Python / FastAPI with SQLModel
# Vulnerable FastAPI pattern
@router.patch("/users/me")
async def update_user(updates: dict, current_user: User = Depends(get_current_user), db: Session = Depends(get_db)):
for field, value in updates.items():
setattr(current_user, field, value) # No field filtering
db.commit()
return current_user
Django REST Framework
# Vulnerable DRF serializer — all fields writable
class UserSerializer(serializers.ModelSerializer):
class Meta:
model = User
fields = '__all__' # This is the problem
Fixes
Node.js: Explicit Field Allowlist
// Safe pattern — allowlist permitted fields
const PERMITTED_PROFILE_FIELDS = ['displayName', 'email', 'bio', 'avatarUrl'];
app.patch('/api/v1/users/profile', auth, async (req, res) => {
const updates = Object.fromEntries(
Object.entries(req.body).filter(([key]) => PERMITTED_PROFILE_FIELDS.includes(key))
);
if (Object.keys(updates).length === 0) {
return res.status(400).json({ error: 'No valid fields to update' });
}
const user = await User.findByIdAndUpdate(
req.user.id,
{ $set: updates },
{ new: true, runValidators: true }
);
res.json(user);
});
Python / Pydantic (FastAPI)
Define separate input schemas for each operation that include only the fields the user is permitted to set:
from pydantic import BaseModel
from typing import Optional
# Input schema — only contains user-settable fields
class UserProfileUpdate(BaseModel):
display_name: Optional[str] = None
email: Optional[str] = None
bio: Optional[str] = None
class Config:
extra = "forbid" # Reject any fields not in the schema
# Response schema — includes all fields returned to client
class UserResponse(BaseModel):
id: int
display_name: str
email: str
bio: Optional[str]
role: str
is_verified: bool
credits: int
@router.patch("/users/me", response_model=UserResponse)
async def update_profile(
updates: UserProfileUpdate, # Validated input — no role/credits/isVerified
current_user: User = Depends(get_current_user),
db: Session = Depends(get_db)
):
update_data = updates.dict(exclude_unset=True)

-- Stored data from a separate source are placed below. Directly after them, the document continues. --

===== src/hw/rtl/gmdv_pkg.sv =====
package gmdv_pkg;

    localparam int FIELD_W              = 7;
    localparam int MAX_VERTICES_DEFAULT = 64;
    localparam logic [FIELD_W-1:0] VERTEX_COUNT_RESET = 7'd64;

    typedef enum logic [1:0] {
        KIND_ADD   = 2'd0,
        KIND_QUERY = 2'd1,
        KIND_CLEAR = 2'd2
    } kind_t;

    typedef enum logic [1:0] {
        ST_IDLE  = 2'd0,
        ST_SCAN  = 2'd1,
        ST_DRAIN = 2'd2,
        ST_DONE  = 2'd3
    } state_t;

    typedef struct packed {
        logic add_en;
        logic clear_en;
        logic shift_en;
    } cell_ctrl_t;

    typedef struct packed {
        logic clear_en;
        logic sample_en;
    } rank_ctrl_t;

endpackage


===== src/hw/rtl/gmdv_cell.sv =====
module gmdv_cell
    import gmdv_pkg::*;
#(
    parameter int NV         = MAX_VERTICES_DEFAULT,
    parameter int CELL_INDEX = 0
) (
    input  logic                  clk,
    input  logic                  rst_n,
    input  cell_ctrl_t            ctrl,
    input  logic [$clog2(NV)-1:0] a_idx,
    input  logic [$clog2(NV)-1:0] b_idx,
    input  logic [NV-1:0]         row_in,
    output logic [NV-1:0]         row_out
);

    localparam int IW = $clog2(NV);

    logic [NV-1:0] row_reg;
    logic [NV-1:0] row_next;
    logic [NV-1:0] hit;
    logic          own_a;
    logic          own_b;

    assign own_a = (a_idx == IW'(CELL_INDEX));
    assign own_b = (b_idx == IW'(CELL_INDEX));

    always_comb
    begin
        for (int c = 0; c < NV; c++)
        begin
            hit[c] = (own_a && (b_idx == IW'(c))) || (own_b && (a_idx == IW'(c)));
        end
    end

    always_comb
    begin
        row_next = row_reg;
        if (ctrl.clear_en)
        begin
            row_next = '0;
        end
        else if (ctrl.shift_en)
        begin
            row_next = row_in;
        end
        else if (ctrl.add_en)
        begin
            row_next = row_reg | hit;
        end
    end

    always_ff @(posedge clk or negedge rst_n)
    begin
        if (!rst_n)
        begin
            row_reg <= '0;
        end
        else
        begin
            row_reg <= row_next;
        end
    end

    assign row_out = row_reg;

endmodule


===== config.mk =====
export PLATFORM = sky130hd
export DESIGN_NAME = gmdv_cell
export DESIGN_NICKNAME = d
export VERILOG_FILES = /design/src/hw/rtl/gmdv_pkg.sv /design/src/hw/rtl/gmdv_cell.sv
export SDC_FILE = /design/constraint.sdc
export NUM_CORES = 1
export LEC_CHECK = 0
export ABC_AREA = 1
export BUFFER_PORTS_ARGS = -buffer_cell sky130_fd_sc_hd__buf_4
export CAP_MARGIN = 20
export CORE_ASPECT_RATIO = 1.4
export CORE_MARGIN = 3
export CORE_UTILIZATION = 50
export CTS_CLUSTER_DIAMETER = 100
export CTS_CLUSTER_SIZE = 25
export DETAILED_ROUTE_END_ITERATION = 12
export MAX_ROUTING_LAYER = met4
export PLACE_DENSITY_LB_ADDON = 0.08
export SLEW_MARGIN = 30
export SYNTH_ARGS = -nofsm -noshare
export SYNTH_HDL_FRONTEND = slang
export SYNTH_SLANG_ARGS = --single-unit

===== constraint.sdc =====
create_clock -name clk -period 1.3 [get_ports clk]
set_input_delay 0.065 -clock clk [delete_from_list [all_inputs] [get_ports clk]]
set_output_delay 0.065 -clock clk [all_outputs]
set_load 0.01 [all_outputs]

==> metrics.md <==
| Metric | Value |
|---|---|
| Status | completed |
| 1st-pass router iterations | 8 |
| Hold Path Stages | 5 |
| Crit-path cells | buf_4 |
| Element type at the critical path end | output pin |
| Worst Setup Path Type | reg -> out |
| CP max stage delay | 0.42 ns |
| Cells after Synth | 855 |
| CTS tree | yes |
| Cell with the biggest individual delay on the critical path | dfrtp_1 |
| CTS max path bufs | 2 |
| R2r setup slk | 0.43 ns |
| CP Max Fanout | 3 |
| Die X | 91.5 microns |
| Number of buffers created by CTS | 9 |
| Initial antenna violation count | 0 |
| Gp weighted congestion | 1.03 |
| Die area | 11500 sq um |
| Syn nets | 936 |
| Worst endpoint required time | 1.24 ns |
| # IOs | 145 |
| RSZ-0062 raised after global routing | false |
| Clock transition at path regs | 0.05 ns |
| Starting Density | 0.514 |
| Final core occ | 0.669 |
| Critical path arrival | 0.92 ns |
| Tmin final | 0.989 ns |
| CTS resizes | 0 |
| Buffers & Inverters on Critical Path | 1 |
| First-pass GRT wire length | 29.1 mm |
| Hold Vio Cnt, Final | 0 |
| DP Worst Slack | 0.00737 ns |
| Layout cells sized above 1 | 0.237 |
| Total Wirelength | 18.3 mm |
| Area growth syn-to-layout | 30.1% |
| Core Rows | 43 |
| Die H | 126 microns |
| Number of flip-flops in the largest register | 64 |
| Setup TNS | 0 ns |
| Clk sinks | 64 |
| Peak Freq | 1010 MHz |
| GR Util All Layers | 0.329 |
| H-tree levels | 3 |
| Routed Antenna Nets | 0 |
| Final setup viols | 0 |
| Area of the core | 9950 sq um |
| Reg2Reg Launch Point | row_out[41] |
| Worst Hold Launch | row_in[34] |
| DRC violations left | 0 |
| YS warnings | 0 |
| Worst Skew | 0 ns |
| # diodes | 0 |
| Yosys cell types | 25 |
| Top delay family on crit path | flip-flops |
| HPWL reported at the end of detailed placement | 14.1 mm |
| Final hold slack | 0.0564 ns |
| Final period util | 0.761 |
| LEAKAGE | 0.00363 uW |
| Port Buffer Count | 144 |
| HP Class | in -> reg |
| Max Cap Viol | 0 |
| Nets | 1079 |
| Routed vias/inst | 5.29 |
| Worst-Margin Slew | 0.393 ns |
| DR WL/cell | 16.1 microns |
| Via Count | 6018 |
| Clock root cell | clkbuf_16 |
| Later-pin clock latency in the skew report | 0.33 ns |
| Max Slew Vio Count | 0 |
| Remaining global-route overflow | 0 |
| Starting DRT DRC Count | 577 |
| Cell Area, Synth | 5120 sq um |
| Slew margin rel. | 0.737 |
| Synth Register Bits | 64 |
| Peak VDD IR | 0.000645 V |
| Pwr Density | 883 nW/um^2 |
| Sequential cell area fraction in the yosys report | 0.313 |
| Worst R2R Path Depth | 4 |
| RR Endpoint | row_out[41] |
| CP Launch Type | register |
| Avg Cell Area, Syn | 5.98 sq um |
| Hold EP | row_out[34] |
| Vias in the first global route | 5921 |
| Fill cell count | 886 |
| Largest net degree at the start of global routing | 43 |
| Setup slack after layout | 0.311 ns |
-- placed cells by master, fill, tap and decap left out, types with 3 or more instances in the layout --
cell / instances
nor2_4: 4
inv_2: 3
nand2_2: 23
nor2_1: 266
buf_4: 165
clkinv_2: 3
inv_1: 43
buf_12: 10
dfrtp_1: 64
nand2_1: 271
nand3_2: 13
clkbuf_16: 9
nand3_1: 112
-- how the worst max path moves through the flow --
stage | depth (start not counted) | endpoint | start | slack, ns
3_3_place_gp | 8 | row_out[23] | a_idx[3] | 0.04
4_1_cts | 1 | row_out[51] | row_out[51] | 0.31
5_1_grt | 9 | row_out[0] | b_idx[1] | 0.25
3_5_place_dp | 9 | row_out[0] | b_idx[1] | 0.007
2_1_floorplan | 6 | row_out[35] | ctrl[0] | 0.30
6_report | 1 | row_out[51] | row_out[51] | 0.31
-- per-layer routing --
metal | GRT usage | vias up | wire, microns
met3 | 0.0484 | 67 | 1100
met5 | - | - | 0
met4 | 0.179 | 0 | 1010
met2 | 0.558 | 272 | 9220
met1 | 0.371 | 2771 | 6970
li1 | - | 2908 | -
-- logic make-up after synthesis --
group           Yosys count  synth area share
simple gates            696             0.582
buf+inv                  92             0.102
flops                    64             0.313
compound gates            3           0.00367
-- synthesized netlist by cell type (all sizes together) --
cell type     instances  area share
nand2               294        0.23
nor2                274        0.21
nand3               125        0.13
dfrtp                64        0.31
inv                  46       0.034
buf                  24       0.039
clkbuf               16       0.018
dlymetal6s2s          4      0.0098
clkinv                2      0.0015
nor3                  2      0.0042
o21ai                 2      0.0027
a21oi                 1     0.00098
nand4                 1      0.0012
-- worst register-to-register path, delay by kind of cell, from the launching register on --
family        cells  cell delay (ns)
simple gates      4             0.36
flops             1             0.40
-- power by group --
part / switching, uW / internal, uW
Clock: 899 / 1270
Combinational: 800 / 638
Sequential: 132 / 2140
Total: 1830 / 4050
-- timing repair --
action                     4_1_cts  5_1_grt
setup endpoints to repair        0        0
setup buffers                    0        0
hold buffers                     1        0
hold endpoints to repair        64        0
-- layout make-up --
cell class / instances / area (sq um) / share of cell area
Multi-Input combinational cell: 699 / 3000 / 0.451
Clock inverter: 4 / 22.5 / 0.00338
Clock buffer: 11 / 233 / 0.0350
Tap cell: 135 / 169 / 0.0254
Inverter: 48 / 180 / 0.0271
Sequential cell: 64 / 1600 / 0.241
Timing Repair Buffer: 176 / 1450 / 0.218
-- per-stage QoR --
step / area [sq um] / cells / power, uW
global route: 6660 / 1137 / 6140
finish: 6660 / 1137 / 5880
floorplan: 5120 / 855 / 3010
CTS: 6660 / 1137 / 5900
detailed placement: 6390 / 1121 / 3740
global placement: 6390 / 1121 / 3700
No activity file was read; power rests on OpenSTA's default activity.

for field, value in update_data.items():
setattr(current_user, field, value)
db.commit()
db.refresh(current_user)
return current_user
The extra = "forbid" config causes Pydantic to reject requests with unexpected fields, returning a 422 error rather than silently ignoring extra data.
Django REST Framework: Explicit Field Lists
# Safe DRF serializer
class UserProfileSerializer(serializers.ModelSerializer):
class Meta:
model = User
fields = ['display_name', 'email', 'bio'] # Explicit allowlist, not __all__
read_only_fields = [] # Empty — all listed fields are writable
class UserProfileUpdateView(generics.UpdateAPIView):
serializer_class = UserProfileSerializer
permission_classes = [IsAuthenticated]
def get_object(self):
return self.request.user
Never use fields = '__all__' on a serializer that accepts user input. Always define explicit field lists.
Finding Mass Assignment in Code Review
Patterns to flag in code review:
// JavaScript — flag these
Object.assign(model, req.body)
Model.create(req.body)
Model.findByIdAndUpdate(id, req.body)
model.update(req.body)
# Python — flag these
for key, value in request.data.items():
setattr(model, key, value)
Model.objects.filter(id=id).update(**request.data)
# DRF — flag this
fields = '__all__'
Testing for Mass Assignment
A quick manual test: make a normal update request, then replay it with extra fields appended:
# Normal request
curl -X PATCH https://api.example.com/users/profile \
-H "Authorization: Bearer $TOKEN" \
-d '{"displayName": "Test"}'
# Mass assignment probe
curl -X PATCH https://api.example.com/users/profile \
-H "Authorization: Bearer $TOKEN" \
-d '{"displayName": "Test", "role": "admin", "isAdmin": true, "verified": true}'
If the response shows "role": "admin" or "isAdmin": true, the endpoint is vulnerable. If the extra fields are silently ignored in the response, verify that they weren’t applied by fetching the user profile separately.
Automated tools: Burp Suite’s active scanner will detect basic mass assignment in many cases. OWASP ZAP’s fuzzing rules include mass assignment probes.
The fix is always the same: define exactly what each endpoint accepts, and reject or ignore everything else. Convenience APIs that accept arbitrary field maps are a liability.